* _What to produce_: Once the line with "export SYNTH_SLANG_ARGS = --single-unit" is found in the entries below, repeat that line and every one after it exactly, ending at the last.

* _Raw data_:
----

<file path="config.mk">
export PLATFORM = sky130hd
export DESIGN_NAME = serial_uart
export DESIGN_NICKNAME = d
export VERILOG_FILES = /design/src/rtl/serial_uart_pkg.sv /design/src/rtl/serial_uart_ctrl.sv /design/src/rtl/serial_uart_dp.sv /design/src/rtl/serial_uart.sv
export SDC_FILE = /design/constraint.sdc
export NUM_CORES = 1
export LEC_CHECK = 0
export ABC_CLOCK_PERIOD_IN_PS = 2450
export BUFFER_PORTS_ARGS = -buffer_cell sky130_fd_sc_hd__buf_2
export CORE_MARGIN = 1.5
export CORE_UTILIZATION = 40
export CTS_CLUSTER_DIAMETER = 40
export DETAILED_ROUTE_END_ITERATION = 12
export GPL_TIMING_DRIVEN = 0
export PLACE_DENSITY_LB_ADDON = 0.05
export SYNTH_ARGS = -nofsm -noshare
export SYNTH_HDL_FRONTEND = slang
export SYNTH_SLANG_ARGS = --single-unit
</file>
<file path="constraint.sdc">
create_clock -name clk -period 2.45 [get_ports clk]
set_clock_uncertainty 0.05 [all_clocks]
set_input_delay 0.6125 -clock clk [delete_from_list [all_inputs] [get_ports clk]]
set_output_delay 0.6125 -clock clk [all_outputs]
set_load 0.1 [all_outputs]
</file>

----

* _Reply to the exercise_:
export SYNTH_SLANG_ARGS = --single-unit
</file>
<file path="constraint.sdc">
create_clock -name clk -period 2.45 [get_ports clk]
set_clock_uncertainty 0.05 [all_clocks]
set_input_delay 0.6125 -clock clk [delete_from_list [all_inputs] [get_ports clk]]
set_output_delay 0.6125 -clock clk [all_outputs]
set_load 0.1 [all_outputs]
</file>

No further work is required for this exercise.